Research & Development projects
Nowadays, one of the biggest challenges enterprises have to face is to derive the greatest possible business benefits from increasing data. Database Management Systems (DBMS) play a crucial role in these areas allowing storing and retrieving user’s data and data security management. In this article, I will focus on presenting the basic capabilities of the SQL Server Integration Services (SSIS). I will show this tool is not only for database administrators and analytics, but also other IT professionals might find it helpful in their everyday work.
Microsoft SQL Server is a relational database management system (RDBMS) and one of the most market-leading technologies for managing multiple databases. It helps organize and manage huge business databases, supports Business Intelligence and data analysis application in the company IT environment.
Microsoft SQL Server is built on top of SQL (Structured Query Language) – a standardized programming language for database administrators and other IT professionals. SQL Server comes with its own implementation of the SQL language (Structured Query Language) – T-SQL (Transact-SQL) that allows to manage databases and query the data they contain.
SSIS (SQL Server Integration Services) is the graphical ETL tool from Microsoft that has been included in Microsoft SQL Server since version 2005.
We can write a lot about the capabilities of SSIS. This tool is not just a graphical “flip” of data or a T-SQL code. Using the SSIS tool can bring many benefits, among which we can mention:
What’s essential, SSIS eliminates the need of hardcore programmers, as it contains a GUI that helps users to transform data quickly rather than writing large programs.
Thanks to SSIS, we can connect to various data sources, not only MS SQL databases but also Oracle databases, ERP systems, or various types of flat files, and load data into different tables, saving time significantly. What’s more, we can control each flow, for example, by adding an email notification when the data is not loaded entirely or with problematic records, and it will not prevent further steps of the flow.
In this article, I will focus on presenting the beginning of the road with SSIS, i.e., downloading, validating, and loading data into database – a process called ETL (Extract-Transform-Load).
The installation of the tool is very simple, and the step-by-step instruction is available on the official Microsoft website. See here.
After completing the installation, we can see a clear view when opening the Visual Studio tool.
At first glance, our attention is drawn to Control Flow and Data Flow that are the most important functions at the beginning of our adventure with SSIS.
Now let’s try to load the data from the excel file into our newly created database. If we have many sheets in one excel file, we don’t have to build separate flows. We can use the Foreach Loop Container option and loop our loading cycle sheet by sheet.

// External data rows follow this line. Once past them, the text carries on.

<file path="src/rtl/cu_fetch_if.sv">
// ThetaCore IF-stage bus: instruction memory read port
// plus the fetched-word handoff toward the decoder.
interface cu_fetch_if;
  logic        imem_req;
  logic [31:0] imem_addr;
  logic        imem_ack;
  logic [31:0] imem_rdata;
  logic        Fetch_ready;
  logic [31:0] Fetch_IR;
  logic [31:0] Fetch_PC;
  logic        decode_accept;

  modport master (
    output imem_req,
    output imem_addr,
    input  imem_ack,
    input  imem_rdata,
    output Fetch_ready,
    output Fetch_IR,
    output Fetch_PC,
    input  decode_accept
  );

  modport slave (
    input  imem_req,
    input  imem_addr,
    output imem_ack,
    output imem_rdata,
    input  Fetch_ready,
    input  Fetch_IR,
    input  Fetch_PC,
    output decode_accept
  );
endinterface

</file>
<file path="src/rtl/cu_fetch.sv">
// ThetaCore instruction-fetch stage: owns the PC, issues one
// outstanding imem read, buffers the word for the decoder.
module cu_fetch #(
  parameter int unsigned IMEM_DEPTH_WORDS = 128,
  parameter logic [31:0] RESET_PC = 32'h0000_0000
) (
  input  logic        soc_clk,
  input  logic        reset,
  input  logic        fetch_start,
  input  logic        IF_stall,
  input  logic        redirect_valid,
  input  logic [31:0] redirect_pc,
  output logic        fetch_err,
  cu_fetch_if.master  bus
);

  localparam logic [32:0] PC_LIMIT =
    33'(IMEM_DEPTH_WORDS) << 2;

  typedef enum logic [1:0] {
    S_IDLE,
    S_REQ,
    S_HOLD,
    S_ERR
  } state_t;

  state_t      state_q;
  state_t      state_d;
  logic [31:0] pc_q;
  logic [31:0] pc_d;
  logic [31:0] req_q;
  logic [31:0] req_d;
  logic [31:0] ir_q;
  logic [31:0] ir_d;
  logic [31:0] fpc_q;
  logic [31:0] fpc_d;
  logic        disc_q;
  logic        disc_d;
  logic        issue;
  logic [31:0] issue_pc;
  logic        hold_ok;
  logic        hs;

  function automatic logic pc_legal(
    input logic [31:0] a
  );
    return (a[1:0] == 2'b00) &&
           ({1'b0, a} < PC_LIMIT);
  endfunction

  // A redirect in HOLD masks ready so no handoff can slip through.
  assign hold_ok = (state_q == S_HOLD) &&
                   !IF_stall && !redirect_valid;
  assign hs      = hold_ok && bus.decode_accept;

  always_ff @(posedge soc_clk) begin
    if (reset) begin
      state_q <= S_IDLE;
      pc_q    <= RESET_PC;
      req_q   <= '0;
      ir_q    <= '0;
      fpc_q   <= '0;
      disc_q  <= 1'b0;
    end else begin
      state_q <= state_d;
      pc_q    <= pc_d;
      req_q   <= req_d;
      ir_q    <= ir_d;
      fpc_q   <= fpc_d;
      disc_q  <= disc_d;
    end
  end

  always_comb begin
    state_d  = state_q;
    pc_d     = pc_q;
    req_d    = req_q;
    ir_d     = ir_q;
    fpc_d    = fpc_q;
    disc_d   = disc_q;
    issue    = 1'b0;
    issue_pc = pc_q;

    unique case (state_q)
      S_IDLE: begin
        if (redirect_valid) begin
          pc_d     = redirect_pc;
          issue    = 1'b1;
          issue_pc = redirect_pc;
        end else if (fetch_start && !IF_stall) begin
          issue    = 1'b1;
          issue_pc = pc_q;
        end
      end

      S_REQ: begin
        if (bus.imem_ack) begin
          disc_d = 1'b0;
          if (redirect_valid) begin
            pc_d     = redirect_pc;
            issue    = 1'b1;
            issue_pc = redirect_pc;
          end else if (disc_q) begin
            issue    = 1'b1;
            issue_pc = pc_q;
          end else begin
            ir_d    = bus.imem_rdata;
            fpc_d   = req_q;
            state_d = S_HOLD;
          end
        end else if (redirect_valid) begin
          // keep imem_addr stable; the stale word is dropped on ack
          pc_d   = redirect_pc;
          disc_d = 1'b1;
        end
      end

      S_HOLD: begin
        if (redirect_valid) begin
          pc_d     = redirect_pc;
          issue    = 1'b1;
          issue_pc = redirect_pc;
          state_d  = S_IDLE;
        end else if (hs) begin
          pc_d = pc_q + 32'd4;
          if (fetch_start) begin
            issue    = 1'b1;
            issue_pc = pc_q + 32'd4;
          end else begin
            state_d = S_IDLE;
          end
        end
      end

      S_ERR: begin
        state_d = S_ERR;
      end

      default: begin
        state_d = S_ERR;
      end
    endcase

    if (issue) begin
      if (pc_legal(issue_pc)) begin
        state_d = S_REQ;
        req_d   = issue_pc;
      end else begin
        state_d = S_ERR;
      end
    end
  end

  always_comb begin
    bus.imem_req    = 1'b0;
    bus.imem_addr   = '0;
    bus.Fetch_ready = 1'b0;
    fetch_err       = 1'b0;
    unique case (state_q)
      S_IDLE: begin
        bus.imem_req = 1'b0;
      end
      S_REQ: begin
        bus.imem_req  = 1'b1;
        bus.imem_addr = req_q;
      end
      S_HOLD: begin
        bus.Fetch_ready = hold_ok;
      end
      S_ERR: begin
        fetch_err = 1'b1;
      end
      default: begin
        fetch_err = 1'b1;
      end
    endcase
  end

  assign bus.Fetch_IR = ir_q;
  assign bus.Fetch_PC = fpc_q;

endmodule

</file>
<file path="src/flat_wrapper.sv">
// flat-port wrapper written by rule: the top's interface ports become plain ports
module cu_fetch_flat 
#(
  parameter int unsigned IMEM_DEPTH_WORDS = 128,
  parameter logic [31:0] RESET_PC = 32'h0000_0000
)
  (soc_clk, reset, fetch_start, IF_stall, redirect_valid, redirect_pc, fetch_err, bus_imem_req, bus_imem_addr, bus_imem_ack, bus_imem_rdata, bus_Fetch_ready, bus_Fetch_IR, bus_Fetch_PC, bus_decode_accept);
  cu_fetch_if bus_i ();
  input  logic soc_clk;
  input  logic reset;
  input  logic fetch_start;
  input  logic IF_stall;
  input  logic redirect_valid;
  input  logic [31:0] redirect_pc;
  output logic fetch_err;
  output wire logic [$bits(bus_i.imem_req)-1:0] bus_imem_req;
  output wire logic [$bits(bus_i.imem_addr)-1:0] bus_imem_addr;
  input wire logic [$bits(bus_i.imem_ack)-1:0] bus_imem_ack;
  input wire logic [$bits(bus_i.imem_rdata)-1:0] bus_imem_rdata;
  output wire logic [$bits(bus_i.Fetch_ready)-1:0] bus_Fetch_ready;
  output wire logic [$bits(bus_i.Fetch_IR)-1:0] bus_Fetch_IR;
  output wire logic [$bits(bus_i.Fetch_PC)-1:0] bus_Fetch_PC;
  input wire logic [$bits(bus_i.decode_accept)-1:0] bus_decode_accept;
  assign bus_imem_req = bus_i.imem_req;
  assign bus_imem_addr = bus_i.imem_addr;
  assign bus_i.imem_ack = bus_imem_ack;
  assign bus_i.imem_rdata = bus_imem_rdata;
  assign bus_Fetch_ready = bus_i.Fetch_ready;
  assign bus_Fetch_IR = bus_i.Fetch_IR;
  assign bus_Fetch_PC = bus_i.Fetch_PC;
  assign bus_i.decode_accept = bus_decode_accept;
  cu_fetch #(.IMEM_DEPTH_WORDS(IMEM_DEPTH_WORDS), .RESET_PC(RESET_PC)) u_core (.soc_clk(soc_clk), .reset(reset), .fetch_start(fetch_start), .IF_stall(IF_stall), .redirect_valid(redirect_valid), .redirect_pc(redirect_pc), .fetch_err(fetch_err), .bus(bus_i));
endmodule
</file>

For simplicity, let’s imagine the task: we have an excel file provided with the data format: Name, Surname, Birthday (Day-Month-Year). We have three columns, but the client expects this data in a Year / Month / Day format.
There are many ways to cope with it. Below you can see the most simple use of SSIS.
1. Create a table
CREATE TABLE [dbo].[test](
[name] [varchar](30) NULL,
[surname] [varchar](30) NULL,
[year] [int] NULL,
[month] [int] NULL,
[day] [int] NULL)
2. In Visual Studio set Data Flow
We start by indicating the source and destination where the raw data are Excel records, and the final table is our newly created dbo.test
It gives us an outline of the data import.
We can see information about errors or steps that we have skipped. Let’s check what these errors mean and fix them.
3. Use the option ‘Derived Column”
As we can see the mapping cannot be complete because we have different input and target columns. In this case, we can use the option – ‘Derived Column’.
We were able to reformat the data from 1 source column to 3 columns – but we still see an error message about a different data type for the Name / Last Name column.
Should we change the data type? No – if the target data type is [varchar], select Data Conversion.
After data conversion and code page change, the process is successfully completed.
This simple exercise demonstrates a small fraction of what you can do with SSIS packages. The possibilities are enormous when we delve into the types of transformation, aggregation, the possibility of using other coding languages starting with C # or PowerShell and ending with the capabilities of SCD (Slowly Changing Dimension) or Package Protection Level.
If you are interested in the topic of SSIS, I encourage you to delve into the available materials – it’s worth starting with e-book: Microsoft SQL Server 2012 Integration Services – ebook.